Input data |

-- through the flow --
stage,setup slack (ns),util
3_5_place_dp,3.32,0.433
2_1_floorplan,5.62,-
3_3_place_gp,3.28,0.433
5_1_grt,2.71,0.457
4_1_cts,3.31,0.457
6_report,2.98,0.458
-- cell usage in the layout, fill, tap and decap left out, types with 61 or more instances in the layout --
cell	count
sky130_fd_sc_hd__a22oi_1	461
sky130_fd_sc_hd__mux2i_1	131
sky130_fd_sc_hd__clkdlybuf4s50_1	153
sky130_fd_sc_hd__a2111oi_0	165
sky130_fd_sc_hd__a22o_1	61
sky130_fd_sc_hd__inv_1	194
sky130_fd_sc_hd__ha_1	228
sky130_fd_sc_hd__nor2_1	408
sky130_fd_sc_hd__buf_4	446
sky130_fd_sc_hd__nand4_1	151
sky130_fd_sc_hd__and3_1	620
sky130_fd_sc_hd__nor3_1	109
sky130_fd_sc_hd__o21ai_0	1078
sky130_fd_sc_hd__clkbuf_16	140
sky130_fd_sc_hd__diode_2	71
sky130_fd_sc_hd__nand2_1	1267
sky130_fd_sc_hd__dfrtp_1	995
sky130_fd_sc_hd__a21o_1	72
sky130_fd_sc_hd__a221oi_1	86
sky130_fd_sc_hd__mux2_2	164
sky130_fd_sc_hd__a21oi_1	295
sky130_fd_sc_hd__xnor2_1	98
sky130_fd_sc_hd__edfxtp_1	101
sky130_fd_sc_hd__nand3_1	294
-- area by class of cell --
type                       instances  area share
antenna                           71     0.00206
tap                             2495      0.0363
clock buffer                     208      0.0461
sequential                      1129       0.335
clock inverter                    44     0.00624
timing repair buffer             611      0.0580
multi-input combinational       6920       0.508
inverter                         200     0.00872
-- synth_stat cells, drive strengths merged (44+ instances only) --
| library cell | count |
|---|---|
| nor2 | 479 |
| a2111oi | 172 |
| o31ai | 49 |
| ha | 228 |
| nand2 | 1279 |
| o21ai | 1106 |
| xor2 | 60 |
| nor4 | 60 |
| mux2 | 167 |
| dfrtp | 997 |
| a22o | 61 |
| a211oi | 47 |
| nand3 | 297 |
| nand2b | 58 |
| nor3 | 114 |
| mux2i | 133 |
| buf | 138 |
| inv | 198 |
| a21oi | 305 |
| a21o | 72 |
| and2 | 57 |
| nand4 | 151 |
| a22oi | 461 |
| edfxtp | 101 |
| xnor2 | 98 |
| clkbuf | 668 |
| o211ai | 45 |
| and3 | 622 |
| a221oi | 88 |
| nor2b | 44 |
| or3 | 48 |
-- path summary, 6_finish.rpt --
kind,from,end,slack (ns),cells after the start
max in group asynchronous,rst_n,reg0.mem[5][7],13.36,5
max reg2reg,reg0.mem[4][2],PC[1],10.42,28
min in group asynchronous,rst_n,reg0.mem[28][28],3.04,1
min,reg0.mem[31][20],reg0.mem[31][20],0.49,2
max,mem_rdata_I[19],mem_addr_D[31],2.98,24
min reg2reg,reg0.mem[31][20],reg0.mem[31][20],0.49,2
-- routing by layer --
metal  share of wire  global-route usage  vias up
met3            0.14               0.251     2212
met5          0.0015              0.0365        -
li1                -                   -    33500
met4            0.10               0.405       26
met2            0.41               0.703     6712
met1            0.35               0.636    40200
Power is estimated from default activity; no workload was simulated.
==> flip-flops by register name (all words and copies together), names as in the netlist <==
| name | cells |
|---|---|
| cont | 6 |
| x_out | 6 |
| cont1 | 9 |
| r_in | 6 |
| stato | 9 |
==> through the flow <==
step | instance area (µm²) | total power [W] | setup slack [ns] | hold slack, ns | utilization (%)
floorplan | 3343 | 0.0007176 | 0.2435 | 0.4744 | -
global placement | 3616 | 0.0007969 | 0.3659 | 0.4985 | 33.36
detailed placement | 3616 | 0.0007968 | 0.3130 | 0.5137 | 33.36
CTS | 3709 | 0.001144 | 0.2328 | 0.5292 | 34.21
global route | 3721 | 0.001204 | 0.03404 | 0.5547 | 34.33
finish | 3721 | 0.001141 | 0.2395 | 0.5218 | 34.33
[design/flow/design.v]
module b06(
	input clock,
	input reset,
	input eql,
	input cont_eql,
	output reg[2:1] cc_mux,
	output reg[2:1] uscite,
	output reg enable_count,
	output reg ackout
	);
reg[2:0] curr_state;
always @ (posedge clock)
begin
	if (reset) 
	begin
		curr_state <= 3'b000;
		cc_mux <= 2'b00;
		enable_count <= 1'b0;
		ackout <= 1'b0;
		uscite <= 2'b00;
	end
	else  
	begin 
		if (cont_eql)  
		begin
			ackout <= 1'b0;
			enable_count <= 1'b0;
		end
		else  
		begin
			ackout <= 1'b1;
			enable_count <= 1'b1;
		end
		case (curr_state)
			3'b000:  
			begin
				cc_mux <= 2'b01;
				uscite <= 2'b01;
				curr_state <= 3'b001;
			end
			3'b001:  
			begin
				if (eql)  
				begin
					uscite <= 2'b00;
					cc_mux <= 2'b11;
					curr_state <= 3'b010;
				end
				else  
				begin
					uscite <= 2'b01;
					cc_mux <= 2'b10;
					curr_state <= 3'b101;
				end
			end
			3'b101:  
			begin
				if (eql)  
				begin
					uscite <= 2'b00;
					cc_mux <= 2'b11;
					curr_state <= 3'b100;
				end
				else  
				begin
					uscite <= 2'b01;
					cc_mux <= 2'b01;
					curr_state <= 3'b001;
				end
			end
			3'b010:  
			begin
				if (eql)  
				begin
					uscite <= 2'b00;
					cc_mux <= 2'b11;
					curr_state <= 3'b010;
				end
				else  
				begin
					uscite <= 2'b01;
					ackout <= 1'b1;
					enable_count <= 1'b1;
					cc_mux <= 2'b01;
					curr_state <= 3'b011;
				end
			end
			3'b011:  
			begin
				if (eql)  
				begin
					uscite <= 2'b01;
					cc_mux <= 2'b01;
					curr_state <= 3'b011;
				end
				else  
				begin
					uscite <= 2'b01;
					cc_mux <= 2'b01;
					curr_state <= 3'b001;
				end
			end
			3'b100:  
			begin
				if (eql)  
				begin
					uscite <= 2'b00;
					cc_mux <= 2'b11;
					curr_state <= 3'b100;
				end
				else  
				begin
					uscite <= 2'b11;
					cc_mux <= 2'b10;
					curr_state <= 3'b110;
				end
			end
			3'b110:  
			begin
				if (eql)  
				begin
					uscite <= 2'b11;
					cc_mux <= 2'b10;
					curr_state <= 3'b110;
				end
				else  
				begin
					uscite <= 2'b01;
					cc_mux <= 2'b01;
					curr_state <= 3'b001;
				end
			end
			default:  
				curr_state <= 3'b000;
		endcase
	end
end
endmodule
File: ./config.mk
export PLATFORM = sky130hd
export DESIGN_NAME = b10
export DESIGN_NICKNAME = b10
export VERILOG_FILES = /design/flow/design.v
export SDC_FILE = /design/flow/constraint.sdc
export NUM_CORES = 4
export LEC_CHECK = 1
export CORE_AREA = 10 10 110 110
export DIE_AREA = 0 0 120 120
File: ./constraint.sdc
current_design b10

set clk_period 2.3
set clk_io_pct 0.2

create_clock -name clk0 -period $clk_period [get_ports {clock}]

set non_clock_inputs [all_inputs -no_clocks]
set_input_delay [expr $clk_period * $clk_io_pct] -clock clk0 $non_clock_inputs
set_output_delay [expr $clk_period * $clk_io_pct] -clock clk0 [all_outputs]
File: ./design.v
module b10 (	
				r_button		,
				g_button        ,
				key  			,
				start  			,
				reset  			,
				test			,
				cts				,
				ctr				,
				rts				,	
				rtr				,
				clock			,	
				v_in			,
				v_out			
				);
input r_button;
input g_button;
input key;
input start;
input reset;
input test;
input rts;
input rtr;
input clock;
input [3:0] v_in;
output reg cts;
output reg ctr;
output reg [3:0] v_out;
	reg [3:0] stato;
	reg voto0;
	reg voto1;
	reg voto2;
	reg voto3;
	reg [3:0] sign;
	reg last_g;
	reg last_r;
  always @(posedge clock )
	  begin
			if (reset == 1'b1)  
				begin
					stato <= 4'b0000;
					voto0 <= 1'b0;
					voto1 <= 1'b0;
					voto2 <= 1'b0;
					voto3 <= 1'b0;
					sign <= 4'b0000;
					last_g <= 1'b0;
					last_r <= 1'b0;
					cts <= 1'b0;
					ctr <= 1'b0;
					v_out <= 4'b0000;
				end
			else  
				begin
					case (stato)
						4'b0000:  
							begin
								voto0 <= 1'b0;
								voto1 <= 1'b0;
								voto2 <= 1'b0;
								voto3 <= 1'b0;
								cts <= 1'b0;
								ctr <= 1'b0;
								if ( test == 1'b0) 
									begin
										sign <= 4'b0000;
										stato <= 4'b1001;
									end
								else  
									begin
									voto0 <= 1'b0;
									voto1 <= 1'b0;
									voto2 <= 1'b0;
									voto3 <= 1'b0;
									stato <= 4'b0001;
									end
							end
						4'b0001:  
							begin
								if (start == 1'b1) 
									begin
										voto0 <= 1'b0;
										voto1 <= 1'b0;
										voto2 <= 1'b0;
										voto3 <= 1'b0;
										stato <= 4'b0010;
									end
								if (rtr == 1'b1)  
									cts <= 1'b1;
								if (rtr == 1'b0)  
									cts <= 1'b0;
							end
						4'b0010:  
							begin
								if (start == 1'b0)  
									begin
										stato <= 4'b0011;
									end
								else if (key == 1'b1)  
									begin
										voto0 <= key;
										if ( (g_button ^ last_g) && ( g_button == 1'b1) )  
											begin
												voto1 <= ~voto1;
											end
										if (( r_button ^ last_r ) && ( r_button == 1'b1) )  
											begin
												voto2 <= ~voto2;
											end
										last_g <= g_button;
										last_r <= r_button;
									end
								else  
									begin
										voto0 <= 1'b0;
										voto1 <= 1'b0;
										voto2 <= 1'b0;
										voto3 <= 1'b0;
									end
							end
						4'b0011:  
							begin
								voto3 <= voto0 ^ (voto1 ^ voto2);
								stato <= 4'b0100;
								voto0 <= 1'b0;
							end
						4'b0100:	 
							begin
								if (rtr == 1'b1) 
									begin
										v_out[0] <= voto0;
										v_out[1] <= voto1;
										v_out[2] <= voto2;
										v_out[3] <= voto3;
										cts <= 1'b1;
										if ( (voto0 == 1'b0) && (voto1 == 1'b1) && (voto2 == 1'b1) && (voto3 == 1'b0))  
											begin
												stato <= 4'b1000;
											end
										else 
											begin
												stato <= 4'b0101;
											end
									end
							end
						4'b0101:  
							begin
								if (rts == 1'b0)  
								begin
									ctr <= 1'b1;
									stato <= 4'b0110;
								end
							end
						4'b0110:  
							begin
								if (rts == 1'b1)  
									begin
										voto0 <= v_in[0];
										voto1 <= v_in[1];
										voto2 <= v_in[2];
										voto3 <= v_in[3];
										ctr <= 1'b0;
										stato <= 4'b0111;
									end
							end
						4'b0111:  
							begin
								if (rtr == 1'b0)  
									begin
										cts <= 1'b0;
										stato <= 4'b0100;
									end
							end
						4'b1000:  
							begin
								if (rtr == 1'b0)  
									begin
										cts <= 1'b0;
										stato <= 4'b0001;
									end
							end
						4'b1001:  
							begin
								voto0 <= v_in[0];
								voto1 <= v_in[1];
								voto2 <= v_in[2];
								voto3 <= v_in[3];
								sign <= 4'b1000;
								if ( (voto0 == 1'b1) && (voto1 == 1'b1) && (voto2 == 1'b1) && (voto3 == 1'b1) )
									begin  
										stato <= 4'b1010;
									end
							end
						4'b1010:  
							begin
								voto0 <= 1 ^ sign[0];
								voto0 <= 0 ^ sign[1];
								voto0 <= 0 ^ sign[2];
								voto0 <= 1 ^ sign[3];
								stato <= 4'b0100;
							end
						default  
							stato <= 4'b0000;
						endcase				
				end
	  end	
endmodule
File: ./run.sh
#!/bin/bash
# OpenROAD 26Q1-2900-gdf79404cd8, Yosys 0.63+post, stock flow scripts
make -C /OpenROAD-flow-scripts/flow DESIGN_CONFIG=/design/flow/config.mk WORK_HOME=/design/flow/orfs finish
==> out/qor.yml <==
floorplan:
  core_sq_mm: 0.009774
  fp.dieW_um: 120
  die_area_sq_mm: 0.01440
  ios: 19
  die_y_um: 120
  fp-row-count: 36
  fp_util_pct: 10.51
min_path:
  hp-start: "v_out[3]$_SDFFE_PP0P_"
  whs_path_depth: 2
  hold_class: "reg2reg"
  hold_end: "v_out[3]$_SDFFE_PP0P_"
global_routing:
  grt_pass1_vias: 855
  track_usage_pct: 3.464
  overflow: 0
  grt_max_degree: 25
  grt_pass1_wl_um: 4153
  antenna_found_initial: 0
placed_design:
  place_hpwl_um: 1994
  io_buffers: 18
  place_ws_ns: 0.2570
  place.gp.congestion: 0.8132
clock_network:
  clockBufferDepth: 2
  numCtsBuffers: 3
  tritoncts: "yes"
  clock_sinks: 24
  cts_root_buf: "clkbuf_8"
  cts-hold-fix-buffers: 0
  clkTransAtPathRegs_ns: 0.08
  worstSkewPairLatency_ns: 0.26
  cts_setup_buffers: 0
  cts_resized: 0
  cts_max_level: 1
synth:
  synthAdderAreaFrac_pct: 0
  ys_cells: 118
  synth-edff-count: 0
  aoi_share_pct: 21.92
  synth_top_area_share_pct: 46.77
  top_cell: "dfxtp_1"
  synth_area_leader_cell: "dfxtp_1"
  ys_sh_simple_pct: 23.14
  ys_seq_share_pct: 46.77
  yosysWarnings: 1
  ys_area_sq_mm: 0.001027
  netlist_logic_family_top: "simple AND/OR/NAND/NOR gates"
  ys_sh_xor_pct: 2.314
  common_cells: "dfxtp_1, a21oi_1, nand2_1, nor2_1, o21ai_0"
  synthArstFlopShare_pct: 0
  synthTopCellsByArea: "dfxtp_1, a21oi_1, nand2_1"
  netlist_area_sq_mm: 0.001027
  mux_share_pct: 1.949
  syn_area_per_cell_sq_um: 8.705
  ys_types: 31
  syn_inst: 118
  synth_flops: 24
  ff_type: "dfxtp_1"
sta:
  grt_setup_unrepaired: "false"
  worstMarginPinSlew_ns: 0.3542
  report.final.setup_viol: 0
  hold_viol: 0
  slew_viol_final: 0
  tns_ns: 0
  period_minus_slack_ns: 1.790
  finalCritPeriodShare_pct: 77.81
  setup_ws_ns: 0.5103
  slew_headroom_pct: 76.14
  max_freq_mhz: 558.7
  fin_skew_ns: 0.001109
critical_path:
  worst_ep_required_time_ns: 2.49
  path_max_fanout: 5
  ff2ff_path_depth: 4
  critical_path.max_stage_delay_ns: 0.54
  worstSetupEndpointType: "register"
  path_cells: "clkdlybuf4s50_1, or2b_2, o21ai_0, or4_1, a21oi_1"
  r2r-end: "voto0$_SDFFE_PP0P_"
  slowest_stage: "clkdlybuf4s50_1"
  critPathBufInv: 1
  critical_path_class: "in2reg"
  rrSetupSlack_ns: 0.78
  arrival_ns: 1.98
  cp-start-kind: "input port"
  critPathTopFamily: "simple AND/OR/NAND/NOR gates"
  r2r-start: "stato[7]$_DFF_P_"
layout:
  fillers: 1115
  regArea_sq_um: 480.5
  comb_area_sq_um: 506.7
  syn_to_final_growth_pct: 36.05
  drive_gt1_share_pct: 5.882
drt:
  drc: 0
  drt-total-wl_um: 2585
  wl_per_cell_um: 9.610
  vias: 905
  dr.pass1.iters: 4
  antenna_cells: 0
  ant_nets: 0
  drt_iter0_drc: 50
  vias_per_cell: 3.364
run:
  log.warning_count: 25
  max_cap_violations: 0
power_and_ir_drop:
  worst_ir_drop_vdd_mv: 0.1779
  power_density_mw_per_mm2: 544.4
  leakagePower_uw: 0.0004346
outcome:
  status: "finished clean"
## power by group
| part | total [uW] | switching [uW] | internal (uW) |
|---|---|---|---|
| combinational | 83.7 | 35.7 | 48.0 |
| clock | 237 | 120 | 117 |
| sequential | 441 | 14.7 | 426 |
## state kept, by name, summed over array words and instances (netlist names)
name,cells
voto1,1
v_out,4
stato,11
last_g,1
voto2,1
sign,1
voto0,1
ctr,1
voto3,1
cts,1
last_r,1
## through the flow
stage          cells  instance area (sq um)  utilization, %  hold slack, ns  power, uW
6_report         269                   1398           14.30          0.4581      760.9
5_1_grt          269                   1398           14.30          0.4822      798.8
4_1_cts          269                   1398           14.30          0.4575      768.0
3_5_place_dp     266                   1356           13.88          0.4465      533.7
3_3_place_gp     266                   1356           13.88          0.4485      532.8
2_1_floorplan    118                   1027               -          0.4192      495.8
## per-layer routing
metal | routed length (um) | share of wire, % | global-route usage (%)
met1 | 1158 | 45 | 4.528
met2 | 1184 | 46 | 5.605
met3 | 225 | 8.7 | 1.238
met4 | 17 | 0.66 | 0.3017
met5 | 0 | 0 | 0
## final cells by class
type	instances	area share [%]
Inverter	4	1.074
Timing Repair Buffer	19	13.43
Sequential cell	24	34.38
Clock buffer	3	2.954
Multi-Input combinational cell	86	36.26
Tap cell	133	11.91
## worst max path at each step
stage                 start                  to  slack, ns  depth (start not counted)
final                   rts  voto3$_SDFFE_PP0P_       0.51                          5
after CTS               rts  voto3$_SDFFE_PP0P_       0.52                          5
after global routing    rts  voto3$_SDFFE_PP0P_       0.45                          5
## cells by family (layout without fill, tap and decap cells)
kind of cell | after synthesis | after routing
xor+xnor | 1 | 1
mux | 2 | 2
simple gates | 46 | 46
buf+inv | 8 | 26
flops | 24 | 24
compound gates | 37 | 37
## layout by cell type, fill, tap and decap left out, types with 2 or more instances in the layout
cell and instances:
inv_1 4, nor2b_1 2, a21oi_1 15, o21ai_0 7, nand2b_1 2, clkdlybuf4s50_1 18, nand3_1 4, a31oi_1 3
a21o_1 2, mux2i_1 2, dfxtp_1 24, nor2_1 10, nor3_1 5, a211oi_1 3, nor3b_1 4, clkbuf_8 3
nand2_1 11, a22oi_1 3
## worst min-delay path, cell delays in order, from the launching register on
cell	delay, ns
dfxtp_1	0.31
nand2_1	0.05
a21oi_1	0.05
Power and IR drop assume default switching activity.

Aim of the task |
Please work out how many lines in the records hold the string "placement", and give only the number.

Final answer |
2